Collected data
╭──
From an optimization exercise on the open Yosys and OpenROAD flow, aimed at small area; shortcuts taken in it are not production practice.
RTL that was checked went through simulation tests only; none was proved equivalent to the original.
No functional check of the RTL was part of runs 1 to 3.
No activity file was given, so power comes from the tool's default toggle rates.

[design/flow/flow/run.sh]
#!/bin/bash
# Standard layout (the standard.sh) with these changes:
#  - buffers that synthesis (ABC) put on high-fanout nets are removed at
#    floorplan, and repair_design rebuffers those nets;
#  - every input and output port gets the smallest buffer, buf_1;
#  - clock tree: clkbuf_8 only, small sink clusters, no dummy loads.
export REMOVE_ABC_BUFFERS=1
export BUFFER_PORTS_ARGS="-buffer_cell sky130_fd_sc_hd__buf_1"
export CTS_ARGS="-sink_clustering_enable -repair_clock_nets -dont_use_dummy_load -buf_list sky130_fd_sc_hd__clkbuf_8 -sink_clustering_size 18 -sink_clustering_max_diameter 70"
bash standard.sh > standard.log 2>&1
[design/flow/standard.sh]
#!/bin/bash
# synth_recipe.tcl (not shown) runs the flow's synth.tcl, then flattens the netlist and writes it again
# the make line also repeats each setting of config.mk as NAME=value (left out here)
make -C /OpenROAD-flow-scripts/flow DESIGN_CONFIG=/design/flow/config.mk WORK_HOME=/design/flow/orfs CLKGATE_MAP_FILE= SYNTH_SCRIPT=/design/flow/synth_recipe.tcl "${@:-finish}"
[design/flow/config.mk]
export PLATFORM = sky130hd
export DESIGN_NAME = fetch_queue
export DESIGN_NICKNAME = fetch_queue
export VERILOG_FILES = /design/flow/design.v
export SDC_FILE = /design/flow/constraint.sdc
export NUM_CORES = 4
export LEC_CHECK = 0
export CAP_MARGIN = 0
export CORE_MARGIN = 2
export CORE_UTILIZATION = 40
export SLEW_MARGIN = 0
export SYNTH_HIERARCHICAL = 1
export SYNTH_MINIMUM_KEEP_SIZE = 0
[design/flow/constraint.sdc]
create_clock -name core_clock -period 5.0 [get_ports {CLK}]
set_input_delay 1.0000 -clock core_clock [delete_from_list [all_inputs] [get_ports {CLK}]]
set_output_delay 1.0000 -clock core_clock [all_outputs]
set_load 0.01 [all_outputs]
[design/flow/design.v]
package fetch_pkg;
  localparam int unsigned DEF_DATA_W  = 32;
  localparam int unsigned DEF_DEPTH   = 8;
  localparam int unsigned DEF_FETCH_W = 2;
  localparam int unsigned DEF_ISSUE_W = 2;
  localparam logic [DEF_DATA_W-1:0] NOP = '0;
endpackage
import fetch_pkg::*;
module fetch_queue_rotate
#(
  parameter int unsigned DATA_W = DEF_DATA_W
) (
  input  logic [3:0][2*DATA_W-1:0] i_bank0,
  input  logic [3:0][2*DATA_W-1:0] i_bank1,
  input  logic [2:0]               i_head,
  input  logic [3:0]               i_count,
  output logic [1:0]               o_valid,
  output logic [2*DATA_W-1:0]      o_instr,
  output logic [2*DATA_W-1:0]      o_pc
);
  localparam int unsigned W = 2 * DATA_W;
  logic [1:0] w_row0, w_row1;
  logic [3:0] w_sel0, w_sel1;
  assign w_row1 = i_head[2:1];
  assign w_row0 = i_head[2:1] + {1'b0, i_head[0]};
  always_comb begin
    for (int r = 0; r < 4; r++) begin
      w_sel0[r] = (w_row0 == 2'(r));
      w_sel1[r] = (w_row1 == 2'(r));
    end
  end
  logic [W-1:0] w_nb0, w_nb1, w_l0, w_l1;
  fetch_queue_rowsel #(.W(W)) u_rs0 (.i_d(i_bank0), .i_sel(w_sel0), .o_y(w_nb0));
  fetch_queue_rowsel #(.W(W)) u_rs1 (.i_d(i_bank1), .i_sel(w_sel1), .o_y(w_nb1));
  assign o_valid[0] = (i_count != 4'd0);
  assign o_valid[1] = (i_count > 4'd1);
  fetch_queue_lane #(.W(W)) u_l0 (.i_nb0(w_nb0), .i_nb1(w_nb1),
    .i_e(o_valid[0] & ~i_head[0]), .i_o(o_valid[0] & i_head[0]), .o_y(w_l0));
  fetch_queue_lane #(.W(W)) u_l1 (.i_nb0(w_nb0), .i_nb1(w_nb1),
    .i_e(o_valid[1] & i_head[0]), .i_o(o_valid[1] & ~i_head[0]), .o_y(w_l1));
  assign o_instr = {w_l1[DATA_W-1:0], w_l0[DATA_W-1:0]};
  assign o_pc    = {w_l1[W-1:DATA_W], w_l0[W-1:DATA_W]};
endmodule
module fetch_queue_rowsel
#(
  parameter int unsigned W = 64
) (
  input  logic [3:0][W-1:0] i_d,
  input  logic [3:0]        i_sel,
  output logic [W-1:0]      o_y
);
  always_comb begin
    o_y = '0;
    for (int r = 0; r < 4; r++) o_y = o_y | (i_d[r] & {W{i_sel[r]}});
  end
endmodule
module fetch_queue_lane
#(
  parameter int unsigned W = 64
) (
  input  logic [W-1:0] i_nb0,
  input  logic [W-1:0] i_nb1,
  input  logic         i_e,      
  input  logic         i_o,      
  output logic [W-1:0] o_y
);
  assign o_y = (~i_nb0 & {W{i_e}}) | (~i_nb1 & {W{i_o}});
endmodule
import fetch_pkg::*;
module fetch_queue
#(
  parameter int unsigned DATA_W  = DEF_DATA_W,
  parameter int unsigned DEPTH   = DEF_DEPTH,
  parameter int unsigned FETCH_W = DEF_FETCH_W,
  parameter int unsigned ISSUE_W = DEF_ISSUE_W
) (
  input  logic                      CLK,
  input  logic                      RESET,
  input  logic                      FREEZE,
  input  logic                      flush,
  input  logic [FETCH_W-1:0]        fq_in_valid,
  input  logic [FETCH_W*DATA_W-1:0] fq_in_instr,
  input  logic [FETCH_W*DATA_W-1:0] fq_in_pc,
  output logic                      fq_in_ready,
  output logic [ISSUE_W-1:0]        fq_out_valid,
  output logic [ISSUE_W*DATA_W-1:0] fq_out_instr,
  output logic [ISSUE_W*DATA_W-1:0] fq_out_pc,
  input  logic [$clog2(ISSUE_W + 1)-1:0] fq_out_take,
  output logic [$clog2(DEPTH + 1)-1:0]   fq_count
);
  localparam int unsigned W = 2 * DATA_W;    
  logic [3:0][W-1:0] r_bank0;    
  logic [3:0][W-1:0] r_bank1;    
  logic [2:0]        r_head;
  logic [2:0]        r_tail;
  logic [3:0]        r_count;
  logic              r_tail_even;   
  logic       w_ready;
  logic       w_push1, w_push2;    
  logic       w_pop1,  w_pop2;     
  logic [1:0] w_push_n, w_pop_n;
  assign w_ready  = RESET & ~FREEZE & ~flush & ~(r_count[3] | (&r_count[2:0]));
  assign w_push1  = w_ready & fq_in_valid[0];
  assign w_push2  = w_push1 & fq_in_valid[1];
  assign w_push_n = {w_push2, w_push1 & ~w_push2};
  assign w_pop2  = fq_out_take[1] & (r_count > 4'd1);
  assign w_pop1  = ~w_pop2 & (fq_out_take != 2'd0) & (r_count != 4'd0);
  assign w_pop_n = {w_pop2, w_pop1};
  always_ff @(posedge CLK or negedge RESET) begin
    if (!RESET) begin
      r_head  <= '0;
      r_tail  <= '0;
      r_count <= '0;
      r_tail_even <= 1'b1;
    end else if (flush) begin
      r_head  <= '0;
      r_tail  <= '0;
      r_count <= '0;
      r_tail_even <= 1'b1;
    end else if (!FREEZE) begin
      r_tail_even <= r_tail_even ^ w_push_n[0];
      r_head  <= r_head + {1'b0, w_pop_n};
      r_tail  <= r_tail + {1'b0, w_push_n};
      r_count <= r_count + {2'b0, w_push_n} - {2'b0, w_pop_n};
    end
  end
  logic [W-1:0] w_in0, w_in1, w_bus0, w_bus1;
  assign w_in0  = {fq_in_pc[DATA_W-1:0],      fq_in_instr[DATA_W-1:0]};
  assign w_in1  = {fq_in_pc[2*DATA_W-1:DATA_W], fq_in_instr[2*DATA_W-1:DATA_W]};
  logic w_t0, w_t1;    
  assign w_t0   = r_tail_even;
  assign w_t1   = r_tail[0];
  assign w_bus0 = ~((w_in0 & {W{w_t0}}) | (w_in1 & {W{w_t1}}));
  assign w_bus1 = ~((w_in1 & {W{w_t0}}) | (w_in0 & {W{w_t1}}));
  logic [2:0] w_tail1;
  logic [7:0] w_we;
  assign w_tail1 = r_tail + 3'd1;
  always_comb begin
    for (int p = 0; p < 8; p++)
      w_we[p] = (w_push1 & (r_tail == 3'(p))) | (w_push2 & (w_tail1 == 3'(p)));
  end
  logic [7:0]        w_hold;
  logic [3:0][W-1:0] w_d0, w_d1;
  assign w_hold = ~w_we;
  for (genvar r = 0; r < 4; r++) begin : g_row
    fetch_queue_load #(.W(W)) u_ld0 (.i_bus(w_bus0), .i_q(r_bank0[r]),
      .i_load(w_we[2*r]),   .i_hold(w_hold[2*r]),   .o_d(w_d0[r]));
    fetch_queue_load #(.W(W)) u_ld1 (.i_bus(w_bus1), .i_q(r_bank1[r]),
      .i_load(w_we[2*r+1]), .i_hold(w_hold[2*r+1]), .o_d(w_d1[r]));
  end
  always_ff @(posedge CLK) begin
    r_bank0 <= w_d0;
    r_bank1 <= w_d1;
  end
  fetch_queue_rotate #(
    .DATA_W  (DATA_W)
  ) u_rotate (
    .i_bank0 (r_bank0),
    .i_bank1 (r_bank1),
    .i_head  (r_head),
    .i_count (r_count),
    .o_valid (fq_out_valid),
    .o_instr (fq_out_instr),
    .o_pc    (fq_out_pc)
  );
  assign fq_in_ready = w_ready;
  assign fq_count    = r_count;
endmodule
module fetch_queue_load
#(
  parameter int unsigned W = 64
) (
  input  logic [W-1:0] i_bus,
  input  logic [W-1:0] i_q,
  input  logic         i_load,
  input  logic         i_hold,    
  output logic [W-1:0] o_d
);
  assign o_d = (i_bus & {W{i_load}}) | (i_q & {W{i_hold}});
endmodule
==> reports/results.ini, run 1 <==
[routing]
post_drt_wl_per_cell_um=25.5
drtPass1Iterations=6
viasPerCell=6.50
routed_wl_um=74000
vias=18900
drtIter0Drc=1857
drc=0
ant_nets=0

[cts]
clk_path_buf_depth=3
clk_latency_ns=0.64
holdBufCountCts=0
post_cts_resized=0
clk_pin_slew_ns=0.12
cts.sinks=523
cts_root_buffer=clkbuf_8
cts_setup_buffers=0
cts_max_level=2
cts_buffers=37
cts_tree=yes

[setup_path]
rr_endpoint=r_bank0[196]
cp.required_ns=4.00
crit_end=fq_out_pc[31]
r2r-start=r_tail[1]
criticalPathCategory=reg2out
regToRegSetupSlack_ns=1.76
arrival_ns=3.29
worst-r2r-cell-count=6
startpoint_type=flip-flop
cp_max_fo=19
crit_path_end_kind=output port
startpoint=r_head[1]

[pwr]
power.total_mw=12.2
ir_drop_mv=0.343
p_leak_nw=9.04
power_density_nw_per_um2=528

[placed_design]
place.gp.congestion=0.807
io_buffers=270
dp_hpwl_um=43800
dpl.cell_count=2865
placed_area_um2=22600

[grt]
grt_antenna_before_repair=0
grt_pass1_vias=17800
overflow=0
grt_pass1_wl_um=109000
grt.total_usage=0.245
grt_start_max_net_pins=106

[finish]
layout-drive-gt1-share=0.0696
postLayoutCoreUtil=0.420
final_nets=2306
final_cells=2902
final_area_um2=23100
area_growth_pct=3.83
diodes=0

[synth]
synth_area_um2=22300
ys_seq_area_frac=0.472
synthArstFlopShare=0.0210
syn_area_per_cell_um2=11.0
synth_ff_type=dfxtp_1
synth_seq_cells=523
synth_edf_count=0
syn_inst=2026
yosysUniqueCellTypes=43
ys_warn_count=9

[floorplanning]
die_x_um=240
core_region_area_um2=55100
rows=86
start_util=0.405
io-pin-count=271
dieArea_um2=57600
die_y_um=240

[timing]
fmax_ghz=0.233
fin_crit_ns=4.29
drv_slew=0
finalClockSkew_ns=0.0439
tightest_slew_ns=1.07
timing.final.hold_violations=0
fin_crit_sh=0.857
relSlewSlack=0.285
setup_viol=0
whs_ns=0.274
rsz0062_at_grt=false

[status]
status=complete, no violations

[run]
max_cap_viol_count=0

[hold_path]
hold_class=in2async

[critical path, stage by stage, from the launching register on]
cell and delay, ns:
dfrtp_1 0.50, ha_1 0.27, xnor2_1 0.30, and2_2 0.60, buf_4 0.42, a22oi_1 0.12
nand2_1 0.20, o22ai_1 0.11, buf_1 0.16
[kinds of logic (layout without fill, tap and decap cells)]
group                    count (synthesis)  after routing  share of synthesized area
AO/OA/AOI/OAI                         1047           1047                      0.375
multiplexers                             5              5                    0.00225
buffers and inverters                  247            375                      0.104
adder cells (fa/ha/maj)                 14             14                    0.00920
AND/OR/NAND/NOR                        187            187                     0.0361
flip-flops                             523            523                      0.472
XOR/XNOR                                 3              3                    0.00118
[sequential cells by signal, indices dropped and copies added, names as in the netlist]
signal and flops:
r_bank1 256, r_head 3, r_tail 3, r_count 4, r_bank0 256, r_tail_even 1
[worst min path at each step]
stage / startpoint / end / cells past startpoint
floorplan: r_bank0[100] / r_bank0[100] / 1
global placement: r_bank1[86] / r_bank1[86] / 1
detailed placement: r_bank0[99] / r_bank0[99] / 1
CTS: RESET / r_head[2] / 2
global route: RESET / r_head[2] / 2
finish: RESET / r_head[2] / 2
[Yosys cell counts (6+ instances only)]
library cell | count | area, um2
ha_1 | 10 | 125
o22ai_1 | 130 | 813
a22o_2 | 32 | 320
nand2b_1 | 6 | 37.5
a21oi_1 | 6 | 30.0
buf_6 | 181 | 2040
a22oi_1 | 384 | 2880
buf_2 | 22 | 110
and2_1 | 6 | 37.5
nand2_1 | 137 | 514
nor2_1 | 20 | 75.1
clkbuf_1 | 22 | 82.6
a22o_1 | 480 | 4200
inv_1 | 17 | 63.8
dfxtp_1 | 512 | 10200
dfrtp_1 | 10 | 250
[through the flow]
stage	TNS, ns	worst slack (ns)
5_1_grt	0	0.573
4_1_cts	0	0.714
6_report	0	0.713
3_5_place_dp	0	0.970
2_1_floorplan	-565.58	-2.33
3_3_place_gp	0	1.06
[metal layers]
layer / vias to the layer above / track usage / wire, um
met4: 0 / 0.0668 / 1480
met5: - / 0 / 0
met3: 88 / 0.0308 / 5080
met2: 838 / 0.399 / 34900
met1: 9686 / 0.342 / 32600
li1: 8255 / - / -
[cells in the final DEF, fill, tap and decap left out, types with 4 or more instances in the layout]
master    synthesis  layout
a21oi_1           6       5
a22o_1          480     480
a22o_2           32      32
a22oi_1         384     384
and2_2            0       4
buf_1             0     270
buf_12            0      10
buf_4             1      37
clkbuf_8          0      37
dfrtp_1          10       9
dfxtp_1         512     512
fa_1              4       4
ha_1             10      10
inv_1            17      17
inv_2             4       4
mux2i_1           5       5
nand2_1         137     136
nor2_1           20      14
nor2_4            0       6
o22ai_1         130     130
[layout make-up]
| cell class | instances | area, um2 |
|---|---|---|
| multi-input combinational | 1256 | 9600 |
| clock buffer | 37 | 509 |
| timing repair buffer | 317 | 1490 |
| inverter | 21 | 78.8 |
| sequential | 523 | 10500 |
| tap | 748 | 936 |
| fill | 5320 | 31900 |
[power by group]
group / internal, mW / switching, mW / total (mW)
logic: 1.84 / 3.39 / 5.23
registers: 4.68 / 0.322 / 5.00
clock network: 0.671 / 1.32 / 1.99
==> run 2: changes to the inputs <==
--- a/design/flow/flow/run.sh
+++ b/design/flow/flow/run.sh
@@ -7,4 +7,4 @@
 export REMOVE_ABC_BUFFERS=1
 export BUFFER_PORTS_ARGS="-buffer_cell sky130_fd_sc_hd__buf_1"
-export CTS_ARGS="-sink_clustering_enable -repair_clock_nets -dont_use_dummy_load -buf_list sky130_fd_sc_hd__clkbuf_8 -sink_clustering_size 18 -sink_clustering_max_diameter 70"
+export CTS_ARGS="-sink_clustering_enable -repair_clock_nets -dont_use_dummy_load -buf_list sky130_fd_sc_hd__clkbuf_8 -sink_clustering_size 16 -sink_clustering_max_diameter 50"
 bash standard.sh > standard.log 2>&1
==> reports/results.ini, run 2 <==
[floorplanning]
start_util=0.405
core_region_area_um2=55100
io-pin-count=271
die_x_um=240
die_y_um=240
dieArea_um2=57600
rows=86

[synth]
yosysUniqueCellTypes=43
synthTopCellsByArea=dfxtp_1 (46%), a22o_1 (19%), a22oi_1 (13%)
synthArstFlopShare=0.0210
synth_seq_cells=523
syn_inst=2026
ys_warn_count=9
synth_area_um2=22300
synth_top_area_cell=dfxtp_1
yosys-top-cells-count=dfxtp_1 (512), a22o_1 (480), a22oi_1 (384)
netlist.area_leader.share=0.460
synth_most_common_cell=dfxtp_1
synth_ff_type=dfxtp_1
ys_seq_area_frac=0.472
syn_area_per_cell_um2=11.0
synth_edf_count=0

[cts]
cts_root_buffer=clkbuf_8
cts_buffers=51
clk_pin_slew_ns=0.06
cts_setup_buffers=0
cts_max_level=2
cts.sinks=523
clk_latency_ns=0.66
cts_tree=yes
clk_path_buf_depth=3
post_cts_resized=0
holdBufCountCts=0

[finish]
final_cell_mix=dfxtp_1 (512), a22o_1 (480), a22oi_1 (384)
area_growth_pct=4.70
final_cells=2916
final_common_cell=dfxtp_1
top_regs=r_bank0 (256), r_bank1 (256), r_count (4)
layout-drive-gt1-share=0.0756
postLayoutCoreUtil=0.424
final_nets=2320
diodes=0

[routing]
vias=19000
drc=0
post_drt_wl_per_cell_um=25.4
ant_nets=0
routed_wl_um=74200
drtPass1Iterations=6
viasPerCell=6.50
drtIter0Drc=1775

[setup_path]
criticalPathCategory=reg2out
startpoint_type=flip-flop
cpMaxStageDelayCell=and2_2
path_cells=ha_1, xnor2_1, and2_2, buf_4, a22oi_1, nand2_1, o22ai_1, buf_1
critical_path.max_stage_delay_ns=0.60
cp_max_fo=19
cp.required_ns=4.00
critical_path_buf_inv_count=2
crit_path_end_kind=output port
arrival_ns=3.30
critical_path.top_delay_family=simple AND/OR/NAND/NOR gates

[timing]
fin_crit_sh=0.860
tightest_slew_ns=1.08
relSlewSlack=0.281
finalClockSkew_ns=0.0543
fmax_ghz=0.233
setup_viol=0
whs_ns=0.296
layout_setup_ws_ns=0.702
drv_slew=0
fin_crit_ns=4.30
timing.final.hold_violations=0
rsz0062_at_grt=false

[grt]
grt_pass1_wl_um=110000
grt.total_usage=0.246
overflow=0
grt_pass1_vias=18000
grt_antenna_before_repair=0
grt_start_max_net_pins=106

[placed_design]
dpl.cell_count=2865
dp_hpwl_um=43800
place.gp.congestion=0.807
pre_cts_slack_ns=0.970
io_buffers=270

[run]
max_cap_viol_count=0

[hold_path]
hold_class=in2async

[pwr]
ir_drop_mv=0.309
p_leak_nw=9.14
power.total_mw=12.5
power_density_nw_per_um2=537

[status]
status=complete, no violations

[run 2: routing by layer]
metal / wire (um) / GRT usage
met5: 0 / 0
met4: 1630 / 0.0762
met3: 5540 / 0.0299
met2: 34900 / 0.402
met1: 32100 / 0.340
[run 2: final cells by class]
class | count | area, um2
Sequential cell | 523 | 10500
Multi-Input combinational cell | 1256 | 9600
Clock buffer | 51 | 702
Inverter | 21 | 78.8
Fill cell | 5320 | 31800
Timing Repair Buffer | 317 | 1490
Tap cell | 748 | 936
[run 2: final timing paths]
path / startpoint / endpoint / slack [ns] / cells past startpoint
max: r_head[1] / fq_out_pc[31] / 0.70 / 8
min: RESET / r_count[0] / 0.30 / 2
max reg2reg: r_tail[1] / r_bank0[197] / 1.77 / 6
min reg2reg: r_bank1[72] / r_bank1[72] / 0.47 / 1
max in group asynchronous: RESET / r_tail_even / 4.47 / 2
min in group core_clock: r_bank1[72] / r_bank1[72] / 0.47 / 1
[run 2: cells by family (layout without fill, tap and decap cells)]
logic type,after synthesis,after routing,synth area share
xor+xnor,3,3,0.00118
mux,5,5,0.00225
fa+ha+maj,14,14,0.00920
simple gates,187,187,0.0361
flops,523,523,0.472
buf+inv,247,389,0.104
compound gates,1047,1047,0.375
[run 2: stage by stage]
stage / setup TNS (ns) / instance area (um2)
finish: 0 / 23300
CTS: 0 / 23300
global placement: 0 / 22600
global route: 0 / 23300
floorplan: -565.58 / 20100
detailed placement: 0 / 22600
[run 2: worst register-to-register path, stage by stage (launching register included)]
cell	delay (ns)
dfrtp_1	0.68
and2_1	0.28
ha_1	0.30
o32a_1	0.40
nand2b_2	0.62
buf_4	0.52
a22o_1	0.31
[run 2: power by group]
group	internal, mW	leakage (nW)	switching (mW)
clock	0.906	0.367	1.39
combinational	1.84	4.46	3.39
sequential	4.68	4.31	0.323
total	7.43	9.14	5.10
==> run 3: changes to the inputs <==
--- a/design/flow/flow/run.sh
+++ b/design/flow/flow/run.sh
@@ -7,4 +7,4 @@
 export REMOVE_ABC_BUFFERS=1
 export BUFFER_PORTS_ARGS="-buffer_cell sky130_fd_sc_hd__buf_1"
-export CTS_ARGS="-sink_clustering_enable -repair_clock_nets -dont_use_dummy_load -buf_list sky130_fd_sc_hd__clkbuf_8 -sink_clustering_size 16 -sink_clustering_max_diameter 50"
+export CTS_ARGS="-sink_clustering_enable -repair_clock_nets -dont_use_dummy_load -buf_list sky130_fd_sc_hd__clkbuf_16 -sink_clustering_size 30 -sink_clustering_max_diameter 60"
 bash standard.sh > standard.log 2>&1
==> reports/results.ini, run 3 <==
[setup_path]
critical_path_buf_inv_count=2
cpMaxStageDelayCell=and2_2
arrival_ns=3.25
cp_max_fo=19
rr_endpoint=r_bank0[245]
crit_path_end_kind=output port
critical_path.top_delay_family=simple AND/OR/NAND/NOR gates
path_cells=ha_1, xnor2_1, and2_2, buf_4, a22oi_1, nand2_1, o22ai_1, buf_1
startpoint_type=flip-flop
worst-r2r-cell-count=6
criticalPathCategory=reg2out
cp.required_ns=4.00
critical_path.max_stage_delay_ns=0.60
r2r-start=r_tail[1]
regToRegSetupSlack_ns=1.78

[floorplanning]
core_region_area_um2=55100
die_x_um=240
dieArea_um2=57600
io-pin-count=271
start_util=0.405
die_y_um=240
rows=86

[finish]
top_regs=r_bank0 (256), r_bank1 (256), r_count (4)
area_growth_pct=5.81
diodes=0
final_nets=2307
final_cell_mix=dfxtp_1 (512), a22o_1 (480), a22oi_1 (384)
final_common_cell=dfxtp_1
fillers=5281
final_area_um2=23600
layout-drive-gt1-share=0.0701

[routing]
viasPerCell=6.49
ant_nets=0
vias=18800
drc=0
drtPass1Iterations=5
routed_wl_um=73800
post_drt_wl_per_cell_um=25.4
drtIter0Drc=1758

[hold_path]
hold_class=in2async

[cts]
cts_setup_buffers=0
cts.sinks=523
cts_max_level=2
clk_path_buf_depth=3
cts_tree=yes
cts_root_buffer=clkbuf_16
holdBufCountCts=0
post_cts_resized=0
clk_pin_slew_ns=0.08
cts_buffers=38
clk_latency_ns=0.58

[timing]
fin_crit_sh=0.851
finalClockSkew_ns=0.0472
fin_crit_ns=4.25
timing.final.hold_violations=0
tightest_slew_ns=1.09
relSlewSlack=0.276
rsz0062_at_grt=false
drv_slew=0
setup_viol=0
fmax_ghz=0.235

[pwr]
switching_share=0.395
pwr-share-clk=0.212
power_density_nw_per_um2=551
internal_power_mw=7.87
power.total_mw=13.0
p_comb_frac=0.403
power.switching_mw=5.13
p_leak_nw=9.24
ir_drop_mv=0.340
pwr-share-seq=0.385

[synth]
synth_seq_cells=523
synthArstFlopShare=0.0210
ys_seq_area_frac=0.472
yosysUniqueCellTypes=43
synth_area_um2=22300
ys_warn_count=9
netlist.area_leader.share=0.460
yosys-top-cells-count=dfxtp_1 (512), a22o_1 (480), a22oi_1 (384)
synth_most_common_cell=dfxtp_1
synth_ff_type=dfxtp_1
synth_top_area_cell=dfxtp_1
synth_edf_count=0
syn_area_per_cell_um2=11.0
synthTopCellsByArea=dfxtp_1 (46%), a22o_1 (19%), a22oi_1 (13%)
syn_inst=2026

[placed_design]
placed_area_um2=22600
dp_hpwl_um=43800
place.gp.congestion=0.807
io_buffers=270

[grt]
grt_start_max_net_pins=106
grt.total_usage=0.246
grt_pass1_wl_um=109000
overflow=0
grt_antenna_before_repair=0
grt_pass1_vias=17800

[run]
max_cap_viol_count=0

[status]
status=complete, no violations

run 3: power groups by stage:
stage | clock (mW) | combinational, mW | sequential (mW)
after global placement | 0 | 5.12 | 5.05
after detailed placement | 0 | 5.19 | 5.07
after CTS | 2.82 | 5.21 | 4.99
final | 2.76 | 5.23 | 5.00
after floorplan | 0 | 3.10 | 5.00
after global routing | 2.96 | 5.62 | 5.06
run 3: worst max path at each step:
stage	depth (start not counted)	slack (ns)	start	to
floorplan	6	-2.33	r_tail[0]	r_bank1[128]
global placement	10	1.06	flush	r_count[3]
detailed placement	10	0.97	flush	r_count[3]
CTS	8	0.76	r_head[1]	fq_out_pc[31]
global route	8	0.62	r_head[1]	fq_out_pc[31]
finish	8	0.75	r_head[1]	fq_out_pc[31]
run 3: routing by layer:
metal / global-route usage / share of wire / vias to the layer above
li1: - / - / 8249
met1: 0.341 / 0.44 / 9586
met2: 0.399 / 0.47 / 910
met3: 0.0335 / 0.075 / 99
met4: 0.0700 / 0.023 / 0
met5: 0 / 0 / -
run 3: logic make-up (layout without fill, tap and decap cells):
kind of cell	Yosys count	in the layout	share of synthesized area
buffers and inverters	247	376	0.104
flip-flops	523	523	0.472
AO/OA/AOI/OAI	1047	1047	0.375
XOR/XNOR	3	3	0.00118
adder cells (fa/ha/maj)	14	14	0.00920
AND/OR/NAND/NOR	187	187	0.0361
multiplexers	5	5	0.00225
╰──
Work to complete: Could you copy exactly the lines from the first line of the records above through the line containing "set_load 0.01 [all_outputs]", both included, and nothing else?

The answer:
From an optimization exercise on the open Yosys and OpenROAD flow, aimed at small area; shortcuts taken in it are not production practice.
RTL that was checked went through simulation tests only; none was proved equivalent to the original.
No functional check of the RTL was part of runs 1 to 3.
No activity file was given, so power comes from the tool's default toggle rates.

[design/flow/flow/run.sh]
#!/bin/bash
# Standard layout (the standard.sh) with these changes:
#  - buffers that synthesis (ABC) put on high-fanout nets are removed at
#    floorplan, and repair_design rebuffers those nets;
#  - every input and output port gets the smallest buffer, buf_1;
#  - clock tree: clkbuf_8 only, small sink clusters, no dummy loads.
export REMOVE_ABC_BUFFERS=1
export BUFFER_PORTS_ARGS="-buffer_cell sky130_fd_sc_hd__buf_1"
export CTS_ARGS="-sink_clustering_enable -repair_clock_nets -dont_use_dummy_load -buf_list sky130_fd_sc_hd__clkbuf_8 -sink_clustering_size 18 -sink_clustering_max_diameter 70"
bash standard.sh > standard.log 2>&1
[design/flow/standard.sh]
#!/bin/bash
# synth_recipe.tcl (not shown) runs the flow's synth.tcl, then flattens the netlist and writes it again
# the make line also repeats each setting of config.mk as NAME=value (left out here)
make -C /OpenROAD-flow-scripts/flow DESIGN_CONFIG=/design/flow/config.mk WORK_HOME=/design/flow/orfs CLKGATE_MAP_FILE= SYNTH_SCRIPT=/design/flow/synth_recipe.tcl "${@:-finish}"
[design/flow/config.mk]
export PLATFORM = sky130hd
export DESIGN_NAME = fetch_queue
export DESIGN_NICKNAME = fetch_queue
export VERILOG_FILES = /design/flow/design.v
export SDC_FILE = /design/flow/constraint.sdc
export NUM_CORES = 4
export LEC_CHECK = 0
export CAP_MARGIN = 0
export CORE_MARGIN = 2
export CORE_UTILIZATION = 40
export SLEW_MARGIN = 0
export SYNTH_HIERARCHICAL = 1
export SYNTH_MINIMUM_KEEP_SIZE = 0
[design/flow/constraint.sdc]
create_clock -name core_clock -period 5.0 [get_ports {CLK}]
set_input_delay 1.0000 -clock core_clock [delete_from_list [all_inputs] [get_ports {CLK}]]
set_output_delay 1.0000 -clock core_clock [all_outputs]
set_load 0.01 [all_outputs]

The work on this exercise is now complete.